We are now ready to prove the very important Open Mapping theorem.
Theorem 1 (The Open Mapping Theorem): Let $X$ and $Y$ be Banach spaces and let $T : X \to Y$ be a bounded linear operator. Then the range $T(X)$ is closed if and only if $T$ is an open mapping. |
- Proof: From the theorem on the Second IFF Criterion for the Range of a BLO to be Closed when X and Y are Banach Spaces page, we have that if $X$ and $Y$ are Banach spaces and $T : X \to Y$ is a bounded linear operator then the range $T(X)$ is closed if and only if there exists a positive constant $M' \in \mathbb{R}$, $M' > 0$ such that for all $x \in X$ with $\| T(x) \| < 1$ we have that there exists an $x' \in X$ such that $T(x) = T(x')$ and $\| x' \| < M'$.
- So if $\displaystyle{r = \frac{1}{M'} > 0}$ then equivalently, $T(X)$ is closed if and only if for every $x \in X$ with $\| T(x) \| < r$ there exists an $x' \in X$ such that $T(x) = T(x')$ and $\| x' \| < 1$.
- $\Rightarrow$ Suppose that $T(X)$ is closed.

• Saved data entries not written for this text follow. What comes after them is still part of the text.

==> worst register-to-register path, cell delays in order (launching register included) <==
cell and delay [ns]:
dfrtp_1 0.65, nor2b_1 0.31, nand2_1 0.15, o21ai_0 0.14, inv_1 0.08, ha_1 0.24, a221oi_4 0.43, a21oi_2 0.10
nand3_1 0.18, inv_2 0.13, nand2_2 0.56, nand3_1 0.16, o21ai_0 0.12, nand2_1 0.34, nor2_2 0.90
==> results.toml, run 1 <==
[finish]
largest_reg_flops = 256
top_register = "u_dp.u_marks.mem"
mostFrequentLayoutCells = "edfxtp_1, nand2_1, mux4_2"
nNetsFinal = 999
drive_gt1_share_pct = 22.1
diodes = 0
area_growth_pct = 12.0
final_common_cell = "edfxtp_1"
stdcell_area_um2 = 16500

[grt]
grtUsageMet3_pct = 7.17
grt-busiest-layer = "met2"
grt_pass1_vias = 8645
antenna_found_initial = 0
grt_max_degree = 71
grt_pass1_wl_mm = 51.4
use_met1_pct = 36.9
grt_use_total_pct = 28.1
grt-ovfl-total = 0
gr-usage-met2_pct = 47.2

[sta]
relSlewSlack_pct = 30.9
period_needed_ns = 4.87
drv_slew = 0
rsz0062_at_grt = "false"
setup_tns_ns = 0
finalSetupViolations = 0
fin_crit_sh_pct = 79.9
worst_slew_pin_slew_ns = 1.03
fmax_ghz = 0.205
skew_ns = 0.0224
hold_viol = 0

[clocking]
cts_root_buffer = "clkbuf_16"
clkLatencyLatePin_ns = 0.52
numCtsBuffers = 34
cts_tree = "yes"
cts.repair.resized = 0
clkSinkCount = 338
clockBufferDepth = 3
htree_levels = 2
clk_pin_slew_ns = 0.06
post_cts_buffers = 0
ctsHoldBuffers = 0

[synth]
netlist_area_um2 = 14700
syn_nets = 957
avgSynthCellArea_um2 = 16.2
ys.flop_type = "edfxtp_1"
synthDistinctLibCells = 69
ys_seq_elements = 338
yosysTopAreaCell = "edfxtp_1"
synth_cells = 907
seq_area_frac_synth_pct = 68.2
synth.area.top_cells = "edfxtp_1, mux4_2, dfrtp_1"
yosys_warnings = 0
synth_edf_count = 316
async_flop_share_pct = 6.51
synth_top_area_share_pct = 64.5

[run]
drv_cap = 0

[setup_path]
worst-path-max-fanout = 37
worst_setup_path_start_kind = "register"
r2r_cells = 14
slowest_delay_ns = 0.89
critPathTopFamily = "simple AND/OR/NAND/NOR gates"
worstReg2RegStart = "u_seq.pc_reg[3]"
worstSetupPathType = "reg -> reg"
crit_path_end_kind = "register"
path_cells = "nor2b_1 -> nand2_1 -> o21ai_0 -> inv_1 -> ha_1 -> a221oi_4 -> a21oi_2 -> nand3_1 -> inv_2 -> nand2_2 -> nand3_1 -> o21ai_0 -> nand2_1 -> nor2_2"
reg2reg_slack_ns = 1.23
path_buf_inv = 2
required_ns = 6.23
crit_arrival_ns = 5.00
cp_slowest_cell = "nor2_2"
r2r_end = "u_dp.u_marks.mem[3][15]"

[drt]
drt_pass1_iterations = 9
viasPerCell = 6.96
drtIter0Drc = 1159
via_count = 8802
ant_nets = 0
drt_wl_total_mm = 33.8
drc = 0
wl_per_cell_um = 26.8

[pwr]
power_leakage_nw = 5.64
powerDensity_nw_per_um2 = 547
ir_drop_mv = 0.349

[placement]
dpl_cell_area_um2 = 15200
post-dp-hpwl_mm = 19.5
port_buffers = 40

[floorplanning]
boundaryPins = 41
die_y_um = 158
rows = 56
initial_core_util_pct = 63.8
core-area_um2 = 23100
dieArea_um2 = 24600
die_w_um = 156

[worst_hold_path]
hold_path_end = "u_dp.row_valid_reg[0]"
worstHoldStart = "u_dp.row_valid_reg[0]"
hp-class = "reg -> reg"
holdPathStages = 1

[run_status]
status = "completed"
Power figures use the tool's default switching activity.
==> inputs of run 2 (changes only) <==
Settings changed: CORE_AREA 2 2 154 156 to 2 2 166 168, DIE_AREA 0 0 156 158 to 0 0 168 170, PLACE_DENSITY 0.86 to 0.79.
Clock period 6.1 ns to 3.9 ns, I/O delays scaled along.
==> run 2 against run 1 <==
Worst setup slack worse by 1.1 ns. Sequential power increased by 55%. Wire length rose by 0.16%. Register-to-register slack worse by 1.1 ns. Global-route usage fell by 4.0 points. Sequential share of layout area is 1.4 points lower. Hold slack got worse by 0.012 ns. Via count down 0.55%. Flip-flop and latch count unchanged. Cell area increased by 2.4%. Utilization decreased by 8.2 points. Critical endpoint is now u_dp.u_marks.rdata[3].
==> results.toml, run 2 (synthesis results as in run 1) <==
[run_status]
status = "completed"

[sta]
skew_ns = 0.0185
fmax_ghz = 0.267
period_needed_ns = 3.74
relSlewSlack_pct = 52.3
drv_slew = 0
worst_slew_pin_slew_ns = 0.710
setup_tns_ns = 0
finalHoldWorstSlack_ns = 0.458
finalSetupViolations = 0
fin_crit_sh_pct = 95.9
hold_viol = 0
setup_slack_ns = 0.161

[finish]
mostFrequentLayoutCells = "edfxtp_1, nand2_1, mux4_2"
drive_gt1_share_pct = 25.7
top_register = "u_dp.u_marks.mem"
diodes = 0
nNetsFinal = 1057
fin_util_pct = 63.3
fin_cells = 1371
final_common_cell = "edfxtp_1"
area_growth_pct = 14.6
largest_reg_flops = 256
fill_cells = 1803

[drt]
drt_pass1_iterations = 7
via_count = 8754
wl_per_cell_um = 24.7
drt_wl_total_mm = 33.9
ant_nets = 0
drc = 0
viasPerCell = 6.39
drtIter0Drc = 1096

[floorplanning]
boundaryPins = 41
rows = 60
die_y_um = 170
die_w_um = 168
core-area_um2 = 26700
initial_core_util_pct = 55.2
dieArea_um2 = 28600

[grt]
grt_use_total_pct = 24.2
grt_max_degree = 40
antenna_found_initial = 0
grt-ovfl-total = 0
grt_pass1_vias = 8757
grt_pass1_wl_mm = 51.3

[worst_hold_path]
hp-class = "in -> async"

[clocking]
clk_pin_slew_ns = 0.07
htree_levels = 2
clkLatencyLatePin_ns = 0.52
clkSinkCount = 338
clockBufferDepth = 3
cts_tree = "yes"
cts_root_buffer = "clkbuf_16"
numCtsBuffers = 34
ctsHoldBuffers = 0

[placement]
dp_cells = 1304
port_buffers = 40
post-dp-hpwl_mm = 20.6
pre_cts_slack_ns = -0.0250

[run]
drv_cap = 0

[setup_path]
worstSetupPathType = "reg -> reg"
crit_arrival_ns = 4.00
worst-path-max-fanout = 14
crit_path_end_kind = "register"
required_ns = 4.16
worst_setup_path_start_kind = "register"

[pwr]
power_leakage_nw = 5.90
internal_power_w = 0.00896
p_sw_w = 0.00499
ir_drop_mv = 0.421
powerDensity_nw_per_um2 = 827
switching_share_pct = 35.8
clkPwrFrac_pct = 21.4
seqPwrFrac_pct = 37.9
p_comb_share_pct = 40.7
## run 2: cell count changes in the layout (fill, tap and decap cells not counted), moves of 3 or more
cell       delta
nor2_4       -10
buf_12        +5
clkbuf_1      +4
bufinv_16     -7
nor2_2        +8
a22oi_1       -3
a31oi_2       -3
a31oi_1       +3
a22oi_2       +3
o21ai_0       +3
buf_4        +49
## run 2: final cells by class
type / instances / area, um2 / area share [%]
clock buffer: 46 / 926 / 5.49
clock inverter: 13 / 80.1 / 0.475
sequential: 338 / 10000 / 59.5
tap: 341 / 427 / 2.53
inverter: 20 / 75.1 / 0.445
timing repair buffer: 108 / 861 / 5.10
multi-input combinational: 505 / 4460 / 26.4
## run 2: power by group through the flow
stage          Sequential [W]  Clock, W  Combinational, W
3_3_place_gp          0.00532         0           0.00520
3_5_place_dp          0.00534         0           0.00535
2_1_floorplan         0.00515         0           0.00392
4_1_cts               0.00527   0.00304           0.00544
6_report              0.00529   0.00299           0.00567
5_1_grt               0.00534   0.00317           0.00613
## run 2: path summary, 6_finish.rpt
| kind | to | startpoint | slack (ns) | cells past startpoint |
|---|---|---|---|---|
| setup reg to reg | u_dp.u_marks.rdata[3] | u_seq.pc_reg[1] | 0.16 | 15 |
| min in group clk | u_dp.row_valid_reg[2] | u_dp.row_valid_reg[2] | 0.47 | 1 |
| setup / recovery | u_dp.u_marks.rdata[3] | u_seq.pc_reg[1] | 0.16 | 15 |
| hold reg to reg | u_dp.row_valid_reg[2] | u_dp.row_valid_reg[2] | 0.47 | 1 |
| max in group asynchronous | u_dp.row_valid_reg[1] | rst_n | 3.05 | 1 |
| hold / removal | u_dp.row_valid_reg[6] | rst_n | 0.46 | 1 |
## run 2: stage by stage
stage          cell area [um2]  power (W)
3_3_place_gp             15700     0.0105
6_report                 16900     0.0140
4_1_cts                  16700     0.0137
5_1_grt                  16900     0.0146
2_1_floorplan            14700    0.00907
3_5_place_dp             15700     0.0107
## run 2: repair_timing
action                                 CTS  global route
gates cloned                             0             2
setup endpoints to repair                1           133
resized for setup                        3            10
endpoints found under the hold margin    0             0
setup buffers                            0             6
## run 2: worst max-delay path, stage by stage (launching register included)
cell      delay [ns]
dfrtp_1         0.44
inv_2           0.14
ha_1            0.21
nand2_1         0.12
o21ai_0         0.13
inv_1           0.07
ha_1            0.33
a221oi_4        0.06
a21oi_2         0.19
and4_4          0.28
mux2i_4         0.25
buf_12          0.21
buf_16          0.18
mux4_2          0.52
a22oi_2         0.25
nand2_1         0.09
[src/hw/rtl/qvr_pkg.sv]
// Shared widths and the item type passed from the front end to the divider back end.
package qvr_pkg;

  localparam int QW = 16;           // quaternion component width
  localparam int VW = 32;           // vector component width
  localparam int NW = 33;           // norm width, n <= 2^32
  localparam int SW = 68;           // signed numerator width
  localparam int MW = 66;           // numerator magnitude width
  localparam int QB = 34;           // quotient bits produced by the divider
  localparam int RW = 33;           // divider remainder width
  localparam int FIFO_DEPTH = 4;
  localparam int FIFO_AW = 2;
  localparam int IN_W = 4 * QW + 3 * VW;
  localparam int OUT_W = 3 * VW;

  typedef logic [MW-1:0] mag_t;

  typedef struct packed {
    logic            deg;
    logic [NW-1:0]   n;
    logic [2:0]      neg;
    mag_t [2:0]      mag;
  } item_t;

endpackage
==> config.mk <==
export PLATFORM = sky130hd
export DESIGN_NAME = typed_message_deframer_core_flat
export DESIGN_NICKNAME = d
export VERILOG_FILES = /design/src/design/tmd_pkg.sv /design/src/design/tmd_in_if.sv /design/src/design/tmd_out_if.sv /design/src/design/typed_message_deframer_core.sv /design/src/design/tmd_step.sv /design/src/flat_wrapper.sv
export SDC_FILE = /design/constraint.sdc
export NUM_CORES = 1
export LEC_CHECK = 0
export BUFFER_PORTS_ARGS = -buffer_cell sky130_fd_sc_hd__buf_2
export CORE_MARGIN = 2
export CORE_UTILIZATION = 54
export CTS_CLUSTER_SIZE = 8
export DETAILED_ROUTE_END_ITERATION = 8
export GPL_ROUTABILITY_DRIVEN = 1
export GPL_TIMING_DRIVEN = 0
export PLACE_DENSITY = 0.83
export SLEW_MARGIN = 20
export SYNTH_ARGS = -nofsm -noshare
export SYNTH_HDL_FRONTEND = slang
export SYNTH_SLANG_ARGS = --single-unit
==> constraint.sdc <==
create_clock -name clk -period 6.01 [get_ports clk]
set_clock_uncertainty 0.2 [all_clocks]
set_input_delay 1.202 -clock clk [delete_from_list [all_inputs] [get_ports clk]]
set_output_delay 1.202 -clock clk [all_outputs]
set_load 0.02 [all_outputs]
==> src/design/tmd_pkg.sv <==
package tmd_pkg;

	// Header layout: position of the high length byte in each mode.
	localparam logic [15:0] LEN_POS_ID   = 16'd5;
	localparam logic [15:0] LEN_POS_NOID = 16'd1;

	// Position of the type byte, which opens every header.
	localparam logic [15:0] KIND_POS     = 16'd0;

	typedef enum logic {
		PH_HEADER  = 1'b0,
		PH_PAYLOAD = 1'b1
	} tmd_phase_t;

	// Parser state carried from one beat to the next.
	typedef struct packed {
		tmd_phase_t  phase;
		logic [15:0] pos;
		logic [7:0]  kind;
		logic [31:0] ident;
		logic [15:0] length;
	} tmd_state_t;

	// One result beat.
	typedef struct packed {
		logic [7:0]  msg_kind;
		logic [31:0] msg_ident;
		logic [15:0] payload_length;
		logic [7:0]  payload_byte;
		logic        has_data;
		logic        last_of_msg;
	} tmd_result_t;

	localparam tmd_state_t STATE_CLEAR = '{
		phase:  PH_HEADER,
		pos:    16'd0,
		kind:   8'd0,
		ident:  32'd0,
		length: 16'd0
	};

endpackage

Then the condition above holds. Let $U$ be any open set in $X$. We want to show that $T(U)$ is an open set in $T(X)$. Now since $Y$ is open in $X$, for every $u \in U$ there exists an open ball centered at $u$ fully contained in $U$. In other words, there exists an $r_u > 0$ such that:
\begin{align} \quad B(u, r_u) \subseteq U \end{align}
- Let $x \in X$ be such that:
\begin{align} \quad \| T(x - u) \| = \| T(x) - T(u) \| < rr_u \end{align}
- Then by the condition above, there exists an $x' \in X$ such that $T(x') = T(x - u) = T(x) - T(u)$ and $\| x' \| < r_u$. Therefore:
\begin{align} \quad T(x) = T(x') + T(u) = T(x' + u) \quad , \quad \| (x' + u) - u \| = \| x' \| < r_u \end{align}
- So $(x' + u) \in B(u, r_u)$. So $T(x) = T(x' + u) \in T(B(u, r_u))$. But since $B(u, r_u) \subseteq U$ we have that:
\begin{align} \quad T(B(u, r_u)) \subseteq T(U) \end{align}
- Therefore:
\begin{align} \quad T(u) \in B(T(u), rr_u) \cap T(X) \subseteq T(U) \end{align}
- Hence $T(U)$ is open in $T(X)$. So for every open set $U$ in $X$ we have that $T(U)$ is open in $T(X)$. Hence $T$ is an open mapping.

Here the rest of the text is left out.